MATERIAL PROVIDED »

<file path="src/core/lrlpm_regs.vh">
/*
 Register offsets, field positions and reset values of the LCD pixel mapper.
 Assumes inclusion by the mapper top only; definitions only, no logic.
*/
`ifndef LRLPM_REGS_VH
`define LRLPM_REGS_VH

// Register word indices (byte address bits 4:2)
`define LRLPM_OFS_CTL 3'h0
`define LRLPM_OFS_DIV 3'h1
`define LRLPM_OFS_HTIM 3'h2
`define LRLPM_OFS_VTIM 3'h3
`define LRLPM_OFS_SYNC 3'h4
`define LRLPM_OFS_STATUS 3'h5

// Control fields
`define LRLPM_CTL_EN 0
`define LRLPM_CTL_MODE_LO 1
`define LRLPM_CTL_MODE_HI 3
`define LRLPM_CTL_LVDS_EN 4
`define LRLPM_CTL_LVDS_24 5
`define LRLPM_CTL_DUAL 6
`define LRLPM_CTL_OE_SWAP 7
`define LRLPM_CTL_MIRROR 8
`define LRLPM_CTL_MASK 32'h000001FF

// Writable bits of the other registers
`define LRLPM_DIV_MASK 32'h000000FF
`define LRLPM_TIM_MASK 32'h0FFF0FFF
`define LRLPM_SYNC_MASK 32'h0003FFFF

// Sync polarity fields
`define LRLPM_SYNC_HS_INV 16
`define LRLPM_SYNC_VS_INV 17

// RGB output modes
`define LRLPM_MODE_P24 3'h0
`define LRLPM_MODE_P18 3'h1
`define LRLPM_MODE_P16 3'h2
`define LRLPM_MODE_P8C 3'h3
`define LRLPM_MODE_S24 3'h4
`define LRLPM_MODE_S18 3'h5

// Status fields
`define LRLPM_ST_UNDERRUN 0
`define LRLPM_ST_VBLANK 1

// Reset values
`define LRLPM_RST_CTL 32'h00000000
`define LRLPM_RST_DIV 32'h00000001
`define LRLPM_RST_HTIM 32'h00140010
`define LRLPM_RST_VTIM 32'h000C0008
`define LRLPM_RST_SYNC 32'h00000202

// LVDS clock lane pattern and lane width
`define LRLPM_LVDS_CLK_PAT 7'h63
`define LRLPM_LANE_W 7

`endif

</file>
<file path="src/core/lrlpm_top.v">
/*
 LCD pixel mapper: timing generator, RGB serial/parallel pin mapping and
 LVDS lane arrangement, with an Avalon-MM slave for its control registers.
 Assumes a pixel source with valid/ready handshake on clk_i, a panel that
 samples data on the rising edge of dclk_o, and an external LVDS serializer
 that shifts each 7-bit lane word out per LVDS clock.
*/
`timescale 1ns/1ps
`include "lrlpm_regs.vh"

module lrlpm_top #(
	parameter CNT_W = 12
) (
	input wire clk_i,
	input wire srst_i,
	input wire [5:0] avs_address_i,
	input wire avs_read_i,
	input wire avs_write_i,
	input wire [31:0] avs_writedata_i,
	input wire [3:0] avs_byteenable_i,
	output reg [31:0] avs_readdata_o,
	output reg avs_waitrequest_o,
	input wire pix_valid_i,
	input wire [23:0] pix_data_i,
	input wire pix_sof_i,
	output reg pix_ready_o,
	output reg dclk_o,
	output reg hsync_o,
	output reg vsync_o,
	output reg pixel_data_valid_o,
	output reg [23:0] lcd_data_o,
	output reg [34:0] lvds_even_pair_o,
	output reg [4:0] lvds_even_en_o,
	output reg [34:0] lvds_odd_pair_o,
	output reg [4:0] lvds_odd_en_o
);

	// Software-visible configuration
	reg [31:0] ctl_reg;
	reg [31:0] div_reg;
	reg [31:0] htim_reg;
	reg [31:0] vtim_reg;
	reg [31:0] sync_reg;
	reg underrun_reg;
	// Timing generator and stream state
	reg [9:0] cnt_reg;
	reg [1:0] phase_reg;
	reg [CNT_W-1:0] hpos_reg;
	reg [CNT_W-1:0] vpos_reg;
	reg [23:0] pix_cur_reg;
	reg [23:0] hold_data_reg;
	reg hold_sof_reg;
	reg hold_full_reg;
	reg pix_odd_reg;
	reg [27:0] ev_buf_reg;
	reg [CNT_W-1:0] h_next;
	reg [CNT_W-1:0] v_next;
	reg [31:0] bus_wmask;

	// Bus decode and control fields
	wire [2:0] reg_idx = avs_address_i[4:2];
	wire bus_req = avs_read_i | avs_write_i;
	wire bus_do = bus_req & ~avs_waitrequest_o;
	wire bus_wr = avs_write_i & ~avs_waitrequest_o;
	wire en = ctl_reg[`LRLPM_CTL_EN];
	wire [2:0] mode = ctl_reg[`LRLPM_CTL_MODE_HI:`LRLPM_CTL_MODE_LO];
	wire lvds_en = ctl_reg[`LRLPM_CTL_LVDS_EN];
	wire lvds_24 = ctl_reg[`LRLPM_CTL_LVDS_24];
	wire dual = ctl_reg[`LRLPM_CTL_DUAL];
	wire oe_swap = ctl_reg[`LRLPM_CTL_OE_SWAP];
	wire mirror = ctl_reg[`LRLPM_CTL_MIRROR];
	// LVDS always uses parallel pixel timing
	wire serial = ~lvds_en & ((mode == `LRLPM_MODE_S24) | (mode == `LRLPM_MODE_S18));
	// Timing fields; bits above CNT_W are ignored
	wire [CNT_W-1:0] hact = htim_reg[CNT_W-1:0];
	wire [CNT_W-1:0] htot = htim_reg[16+CNT_W-1:16];
	wire [CNT_W-1:0] vact = vtim_reg[CNT_W-1:0];
	wire [CNT_W-1:0] vtot = vtim_reg[16+CNT_W-1:16];
	wire [CNT_W-1:0] hsw = {{(CNT_W-8){1'b0}}, sync_reg[7:0]};
	wire [CNT_W-1:0] vsw = {{(CNT_W-8){1'b0}}, sync_reg[15:8]};
	wire hs_pol = sync_reg[`LRLPM_SYNC_HS_INV];
	wire vs_pol = sync_reg[`LRLPM_SYNC_VS_INV];

	// Phase period in clk cycles; zero divider treated as one
	wire [9:0] phase_div = (div_reg[7:0] == 8'h00) ? 10'h001 : {2'h0, div_reg[7:0]};
	wire [9:0] period = serial ? phase_div : phase_div * 10'h003;
	wire tick = en & (cnt_reg >= period - 10'h001);
	wire step = tick & (~serial | (phase_reg == 2'h2));

	// Level for the coming cycle: low from each period start, so data leads the rise
	// A divider of one in serial mode leaves no room for a pulse; dclk then stays low
	wire dclk_next = ~tick & (cnt_reg + 10'h001 >= (period >> 1));

	wire act_next = (h_next < hact) & (v_next < vact);
	wire first_next = (h_next == {CNT_W{1'b0}}) & (v_next == {CNT_W{1'b0}});
	// A held frame start waits for the panel's own frame start
	wire take = step & act_next & hold_full_reg & (~hold_sof_reg | first_next);
	wire [23:0] pix_next = take ? hold_data_reg : 24'h000000;
	wire hs_next = ((h_next >= hact) & (h_next < hact + hsw)) ^ hs_pol;
	wire vs_next = ((v_next >= vact) & (v_next < vact + vsw)) ^ vs_pol;
	wire hold_full_next = (hold_full_reg & ~take) | (pix_valid_i & pix_ready_o);
	wire [27:0] words_next = lane_words(pix_next, act_next, hs_next, vs_next);

	// Line start is always an even pixel, whatever the line length
	wire pix_even = (h_next == {CNT_W{1'b0}}) | ~pix_odd_reg;

	// Status word: current line, vertical blank flag and sticky underrun
	wire [31:0] status_word = {4'h0, vpos_reg, 14'h0000, ~(vpos_reg < vact), underrun_reg};

	// Masked write values; reserved bits always read back as zero
	wire [31:0] ctl_next = ((ctl_reg & ~bus_wmask) | (avs_writedata_i & bus_wmask)) & `LRLPM_CTL_MASK;
	wire [31:0] div_next = ((div_reg & ~bus_wmask) | (avs_writedata_i & bus_wmask)) & `LRLPM_DIV_MASK;
	wire [31:0] htim_next = ((htim_reg & ~bus_wmask) | (avs_writedata_i & bus_wmask)) & `LRLPM_TIM_MASK;
	wire [31:0] vtim_next = ((vtim_reg & ~bus_wmask) | (avs_writedata_i & bus_wmask)) & `LRLPM_TIM_MASK;
	wire [31:0] sync_next = ((sync_reg & ~bus_wmask) | (avs_writedata_i & bus_wmask)) & `LRLPM_SYNC_MASK;

	// Byte-enable mask for register writes
	always @* begin
		bus_wmask = {{8{avs_byteenable_i[3]}}, {8{avs_byteenable_i[2]}},
			{8{avs_byteenable_i[1]}}, {8{avs_byteenable_i[0]}}};
	end

	// Panel position of the next pixel, wrapping at line and frame ends
	always @* begin
		h_next = hpos_reg + {{(CNT_W-1){1'b0}}, 1'b1};
		v_next = vpos_reg;
		if (hpos_reg >= htot - {{(CNT_W-1){1'b0}}, 1'b1}) begin
			h_next = {CNT_W{1'b0}};
			if (vpos_reg >= vtot - {{(CNT_W-1){1'b0}}, 1'b1}) begin
				v_next = {CNT_W{1'b0}};
			end else begin
				v_next = vpos_reg + {{(CNT_W-1){1'b0}}, 1'b1};
			end
		end
	end

	// Component for a phase: red, then green, then blue
	function [7:0] comp_sel;
		input [23:0] p;
		input [1:0] ph;
		begin
			case (ph)
				2'h0: comp_sel = p[23:16];
				2'h1: comp_sel = p[15:8];
				default: comp_sel = p[7:0];
			endcase
		end
	endfunction

	// RGB pin mapping; unused lines held low to keep them quiet
	function [23:0] rgb_map;
		input [2:0] m;
		input [23:0] p;
		input [1:0] ph;
		reg [7:0] c;
		begin
			c = comp_sel(p, ph);
			case (m)
				`LRLPM_MODE_P24: rgb_map = p;
				`LRLPM_MODE_P18: rgb_map = p & 24'hFCFCFC;
				`LRLPM_MODE_P16: rgb_map = p & 24'hF8FCF8;
				`LRLPM_MODE_P8C: rgb_map = p & 24'h808080;
				`LRLPM_MODE_S24: rgb_map = {12'h000, c[7:6], 2'h0, c[5:0], 2'h0};
				`LRLPM_MODE_S18: rgb_map = {16'h0000, c[7:2], 2'h0};
				default: rgb_map = 24'h000000;
			endcase
		end
	endfunction

	// Four 7-bit lane words, bit 6 shifted first
	function [27:0] lane_words;
		input [23:0] p;
		input de;
		input hs;
		input vs;
		reg [6:0] l0;
		reg [6:0] l1;
		reg [6:0] l2;
		reg [6:0] l3;
		begin
			l0 = {p[8], p[21:16]};
			l1 = {p[1:0], p[13:9]};
			l2 = {de, vs, hs, p[5:2]};
			l3 = {1'b0, p[7:6], p[15:14], p[23:22]};
			lane_words = {l3, l2, l1, l0};
		end
	endfunction

	// Lane words onto five pin pairs, pair 0 in the low bits
	function [34:0] pin_arrange;
		input [27:0] w;
		input b24;
		input mir;
		reg [6:0] ck;
		begin
			ck = `LRLPM_LVDS_CLK_PAT;
			case ({b24, mir})
				2'b00: pin_arrange = {7'h00, ck, w[20:14], w[13:7], w[6:0]};
				2'b01: pin_arrange = {7'h00, w[6:0], w[13:7], w[20:14], ck};
				2'b10: pin_arrange = {w[27:21], ck, w[20:14], w[13:7], w[6:0]};
				default: pin_arrange = {w[6:0], w[13:7], w[20:14], ck, w[27:21]};
			endcase
		end
	endfunction

	// Avalon slave: one wait cycle, access acts when waitrequest is low
	always @(posedge clk_i) begin
		if (srst_i) begin
			avs_waitrequest_o <= 1'b1;
			avs_readdata_o <= 32'h00000000;
		end else begin
			avs_waitrequest_o <= ~(bus_req & avs_waitrequest_o);
			// Read data loads in the wait cycle so it stands once waitrequest drops
			if (avs_read_i & avs_waitrequest_o) begin
				case (reg_idx)
					`LRLPM_OFS_CTL: avs_readdata_o <= ctl_reg;
					`LRLPM_OFS_DIV: avs_readdata_o <= div_reg;
					`LRLPM_OFS_HTIM: avs_readdata_o <= htim_reg;
					`LRLPM_OFS_VTIM: avs_readdata_o <= vtim_reg;
					`LRLPM_OFS_SYNC: avs_readdata_o <= sync_reg;
					`LRLPM_OFS_STATUS: avs_readdata_o <= status_word;
					default: avs_readdata_o <= 32'h00000000;
				endcase
			end
		end
	end

	// Configuration registers; unmapped writes ignored
	always @(posedge clk_i) begin
		if (srst_i) begin
			ctl_reg <= `LRLPM_RST_CTL;
			div_reg <= `LRLPM_RST_DIV;
			htim_reg <= `LRLPM_RST_HTIM;
			vtim_reg <= `LRLPM_RST_VTIM;
			sync_reg <= `LRLPM_RST_SYNC;
		end else if (bus_wr) begin
			case (reg_idx)
				`LRLPM_OFS_CTL: ctl_reg <= ctl_next;
				`LRLPM_OFS_DIV: div_reg <= div_next;
				`LRLPM_OFS_HTIM: htim_reg <= htim_next;
				`LRLPM_OFS_VTIM: vtim_reg <= vtim_next;
				`LRLPM_OFS_SYNC: sync_reg <= sync_next;
				default: ctl_reg <= ctl_reg;
			endcase
		end
	end

	// Underrun sticky; a new underrun wins over a write-one clear
	always @(posedge clk_i) begin
		if (srst_i) begin
			underrun_reg <= 1'b0;
		end else if (step & act_next & ~take) begin
			underrun_reg <= 1'b1;
		end else if (bus_wr & (reg_idx == `LRLPM_OFS_STATUS) & avs_byteenable_i[0]
			& avs_writedata_i[`LRLPM_ST_UNDERRUN]) begin
			underrun_reg <= 1'b0;
		end
	end

	// One-pixel holding stage; ready falls while it is full
	always @(posedge clk_i) begin
		if (srst_i) begin
			hold_full_reg <= 1'b0;
			hold_data_reg <= 24'h000000;
			hold_sof_reg <= 1'b0;
			pix_ready_o <= 1'b0;
		end else begin
			hold_full_reg <= hold_full_next;
			pix_ready_o <= en & ~hold_full_next;
			if (pix_valid_i & pix_ready_o) begin
				hold_data_reg <= pix_data_i;
				hold_sof_reg <= pix_sof_i;
			end
		end
	end

	// Pixel clock divider; dclk low in first half so data settles before rise
	always @(posedge clk_i) begin
		if (srst_i | ~en) begin
			cnt_reg <= 10'h000;
			dclk_o <= 1'b0;
		end else begin
			cnt_reg <= tick ? 10'h000 : cnt_reg + 10'h001;
			dclk_o <= dclk_next;
		end
	end

	// Timing generator and RGB pins; while disabled the position parks so the
	// first pixel after enable lands on the frame origin
	always @(posedge clk_i) begin
		if (srst_i | ~en) begin
			phase_reg <= 2'h0;
			hpos_reg <= {CNT_W{1'b1}};
			vpos_reg <= {CNT_W{1'b1}};
			pix_cur_reg <= 24'h000000;
			hsync_o <= 1'b0;
			vsync_o <= 1'b0;
			pixel_data_valid_o <= 1'b0;
			lcd_data_o <= 24'h000000;
		end else if (step) begin
			phase_reg <= 2'h0;
			hpos_reg <= h_next;
			vpos_reg <= v_next;
			pix_cur_reg <= pix_next;
			hsync_o <= hs_next;
			vsync_o <= vs_next;
			pixel_data_valid_o <= act_next;
			lcd_data_o <= lvds_en ? 24'h000000 : rgb_map(mode, pix_next, 2'h0);
		end else if (tick) begin
			phase_reg <= phase_reg + 2'h1;
			lcd_data_o <= rgb_map(mode, pix_cur_reg, phase_reg + 2'h1);
		end
	end

	// LVDS lane words: single channel uses the even group only, dual pairs
	// an even pixel with the following odd one on one LVDS clock
	always @(posedge clk_i) begin
		if (srst_i | ~en | ~lvds_en) begin
			pix_odd_reg <= 1'b0;
			ev_buf_reg <= 28'h0000000;
			lvds_even_pair_o <= 35'h000000000;
			lvds_odd_pair_o <= 35'h000000000;
			lvds_even_en_o <= 5'h00;
			lvds_odd_en_o <= 5'h00;
		end else if (step) begin
			pix_odd_reg <= (h_next == {CNT_W{1'b0}}) ? 1'b1 : ~pix_odd_reg;
			lvds_even_en_o <= lvds_24 ? 5'h1F : 5'h0F;
			lvds_odd_en_o <= (dual & lvds_24) ? 5'h1F : (dual ? 5'h0F : 5'h00);
			if (~dual) begin
				lvds_even_pair_o <= pin_arrange(words_next, lvds_24, mirror);
				lvds_odd_pair_o <= 35'h000000000;
			end else if (pix_even) begin
				ev_buf_reg <= words_next;
			end else if (oe_swap) begin
				lvds_even_pair_o <= pin_arrange(words_next, lvds_24, mirror);
				lvds_odd_pair_o <= pin_arrange(ev_buf_reg, lvds_24, mirror);
			end else begin
				lvds_even_pair_o <= pin_arrange(ev_buf_reg, lvds_24, mirror);
				lvds_odd_pair_o <= pin_arrange(words_next, lvds_24, mirror);
			end
		end
	end

endmodule

</file>
<file path="config.mk">
export PLATFORM = sky130hd
export DESIGN_NAME = lrlpm_top
export DESIGN_NICKNAME = d
export VERILOG_FILES = /design/src/core/lrlpm_top.v
export VERILOG_INCLUDE_DIRS = /design/src /design/src/core
export SDC_FILE = /design/constraint.sdc
export NUM_CORES = 1
export LEC_CHECK = 0
export BUFFER_PORTS_ARGS = -buffer_cell sky130_fd_sc_hd__buf_2
export CELL_PAD_IN_SITES_DETAIL_PLACEMENT = 0
export CELL_PAD_IN_SITES_GLOBAL_PLACEMENT = 1
export CORE_ASPECT_RATIO = 1.2
export CORE_MARGIN = 2
export CORE_UTILIZATION = 48
export DETAILED_ROUTE_END_ITERATION = 10
export GPL_TIMING_DRIVEN = 0
export PLACE_DENSITY = 0.9
export SKIP_CTS_REPAIR_TIMING = 1
export SYNTH_ARGS = -nofsm -noshare
export SYNTH_HDL_FRONTEND = slang
export SYNTH_SLANG_ARGS = --single-unit
</file>
<file path="constraint.sdc">
create_clock -name clk_i -period 11.5 [get_ports clk_i]
set_input_delay 1.15 -clock clk_i [delete_from_list [all_inputs] [get_ports clk_i]]
set_output_delay 1.15 -clock clk_i [all_outputs]
set_load 0.01 [all_outputs]
</file>
==> flow_summary.json <==
{
  "dr.pass1.iters": 6,
  "core_area_um2": 40500,
  "cts.htree.levels": 2,
  "synth_top_area_share_pct": 33.7,
  "internal_power_w": 0.00192,
  "insertion_delay_ns": 0.58,
  "hold_depth": 2,
  "cp-start-kind": "flop",
  "fin_cells": 3319,
  "relSlewSlack_pct": 27.4,
  "die_h_um": 226,
  "via_count": 20804,
  "numPortBuffers": 199,
  "synth.area.top_cells": "dfxtp_1 34%, ha_1 8.5%, nand2_1 7.0%, a21oi_1 6.1%, nand3_1 4.1%",
  "via_per_inst": 6.27,
  "fin_crit_ns": 7.51,
  "cts.clk_slew.worst_paths_ns": 0.06,
  "synth-edff-count": 0,
  "setup_tns_ns": 0,
  "crit_slowest_cell": "a211oi_1",
  "ys_ff_latch": 330,
  "cts_tree": "done",
  "p_switching_w": 0.000617,
  "syn_inst": 2508,
  "slowest_delay_ns": 0.86,
  "route.detailed.drc": 0,
  "status": "completed",
  "cts_buffer_depth": 3,
  "layout-drive-gt1-share_pct": 11.6,
  "seq_area_frac_synth_pct": 33.7,
  "crit_type": "reg -> reg",
  "clock-sinks": 330,
  "synth-warning-count": 0,
  "utilization_pct": 55.7,
  "numCtsBuffers": 39,
  "drtIter0Drc": 1964,
  "placed_cells": 3249,
  "grt.total_usage_pct": 38.1,
  "peakVddDrop_v": 0.000112,
  "start_util_pct": 48.4,
  "synth.distinct_cells": 88,
  "synth-main-ff-cell": "dfxtp_1",
  "fin_ws_ns": 3.99,
  "dp_hpwl_um": 64200,
  "synth.cell_area_um2": 19600,
  "gp_congestion": 1.00,
  "tightestPinTransition_ns": 1.09,
  "leakage_nw": 8.98,
  "clock-root-buffer": "clkbuf_16",
  "wl_per_cell_um": 24.9,
  "slew_violations": 0,
  "grt_max_degree": 14,
  "multi_input_area_um2": 12000,
  "pwr-share-seq_pct": 45.5,
  "n_fill_cell": 4005,
  "grt-ovfl-total": 0,
  "clock_skew_ns": 0.0184,
  "die_area_um2": 42500,
  "nNetsFinal": 2958,
  "synth_top_cell_by_area": "dfxtp_1",
  "seq_area_um2": 6610,
  "cap_violations": 0,
  "r2r_cells": 29,
  "cp.required_ns": 12.00,
  "worst_ep_arrival_time_ns": 8.01,
  "end_kind": "flop",
  "clkPwrFrac_pct": 50.4,
  "avgSynthCellArea_um2": 7.83,
  "p_sw_share_pct": 24.3,
  "rsz0062_at_grt": "no",
  "min-delay-path-class": "reg -> reg",
  "final_antenna_net_count": 0,
  "setup_viol": 0,
  "antenna_found_initial": 0,
  "clock.fmax_mhz": 133,
  "rows": 81,
  "syn_to_final_growth_pct": 15.1,
  "fin_crit_sh_pct": 65.3,
  "boundaryPins": 214,
  "grt_pass1_vias": 19773,
  "dieWidth_um": 189,
  "grt_pass1_wl_um": 122000,
  "wl_um": 82800,
  "p_comb_share_pct": 4.2,
  "pre_cts_slack_ns": 4.16,
  "p_per_area_nw_per_um2": 112,
  "worst-path-max-fanout": 10,
  "hold_violations": 0,
  "postSynth.asyncResetShare_pct": 0
}
-- cells in the mapped netlist, types with 7 or more instances --
library cell and count:
nand2_1 367, dfxtp_1 330, a21oi_1 240, nor2_1 195, nand3_1 159, clkbuf_1 154, o21ai_0 143, ha_1 133
inv_1 75, a22oi_1 68, mux2i_1 65, xnor2_1 56, nor3_1 34, a22o_1 28, a31oi_1 25, and3_1 24
a21o_1 22, nand4_1 22, xor2_1 21, a211oi_1 19, nor2b_1 17, buf_2 16, and2_1 14, nand2b_1 14
o31ai_1 14, buf_4 12, nor4_1 12, a221oi_1 11, a32oi_1 11, nor3b_1 11, o311ai_0 11, a32o_1 10
buf_1 10, nand3b_1 10, a41oi_1 9, o211ai_1 9, or4_1 9, o211a_1 8, o22ai_1 8, and4_1 7
o21bai_1 7, o221ai_1 7, or3_1 7
-- power groups by stage --
stage | Combinational, W | Clock, W | Sequential (W)
4_1_cts | 0.000104 | 0.00129 | 0.00115
3_3_place_gp | 0.000102 | 0 | 0.00118
6_report | 0.000106 | 0.00128 | 0.00115
2_1_floorplan | 0.0000536 | 0 | 0.00118
5_1_grt | 0.000113 | 0.00133 | 0.00115
3_5_place_dp | 0.000103 | 0 | 0.00118
-- cells in the final DEF, fill, tap and decap left out, types with 12 or more instances in the layout --
cell type    n
a211oi_1    19
a21o_1      22
a21oi_1    240
a22o_1      28
a22oi_1     68
a31oi_1     25
and2_1      14
and3_1      24
buf_2      215
buf_4       12
clkbuf_1   160
clkbuf_16   39
dfxtp_1    330
ha_1       133
inv_1       75
mux2i_1     65
nand2_1    367
nand2b_1    14
nand3_1    159
nand4_1     22
nor2_1     195
nor2b_1     17
nor3_1      34
nor4_1      12
o21ai_0    143
o31ai_1     14
xnor2_1     56
xor2_1      21
-- layout make-up --
cell class,count,area share (%)
Multi-Input combinational cell,1911,52.9
Sequential cell,330,29.2
Clock buffer,48,4.60
Timing Repair Buffer,199,4.41
Buffer,194,3.55
Tap cell,539,2.98
Inverter,76,1.26
Clock inverter,21,1.04
Antenna cell,1,0.0111
-- routing by layer --
metal | track usage, % | share of wire [%] | up-vias
met5 | 0 | 0 | -
met4 | 23.5 | 7.0 | 0
met3 | 5.56 | 7.2 | 268
met2 | 65.8 | 47 | 1057
met1 | 44.5 | 38 | 9955
li1 | - | - | 9524
-- path summary, 6_finish.rpt --
kind,startpoint,endpoint,slack (ns)
max,flop,lvds_even_pair_o[31],3.99
min,lvds_even_pair_o[21],lvds_even_pair_o[21],0.45
max reg2reg,flop,lvds_even_pair_o[31],3.99
min reg2reg,lvds_even_pair_o[21],lvds_even_pair_o[21],0.45
-- cells by family after synthesis --
group,Yosys count,synth area share [%]
buffers and inverters,270,5.54
AOI/OAI and AO/OA,702,23.3
xor gates and xnor gates,77,3.44
DFF,330,33.7
and+or+nand+nor,919,21.4
other,1,0.0191
adders and majority gates,138,8.83
muxes,71,3.77
-- metrics by stage --
step | instance area, um2 | total power [W] | hold slack [ns]
floorplan | 19600 | 0.00123 | 0.416
global placement | 21300 | 0.00128 | 0.431
detailed placement | 21300 | 0.00128 | 0.435
CTS | 22600 | 0.00254 | 0.443
global route | 22600 | 0.00259 | 0.460
finish | 22600 | 0.00253 | 0.446
-- worst max-delay path, delay by kind of cell, from the launching register on --
kind            cells  cell delay (ns)
fa+ha+maj           4             1.11
mux                 1             0.09
compound gates      9             2.48
buf+inv             4             1.08
xor+xnor            2             0.32
flops               1             0.32
simple gates        9             2.04
No activity file was read; power rests on OpenSTA's default activity.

WHAT YOU HAVE TO DO » The lines you need are those with the word "held"; list them from the entries.

EXPECTED ANSWER »
	// A held frame start waits for the panel's own frame start
	// RGB pin mapping; unused lines held low to keep them quiet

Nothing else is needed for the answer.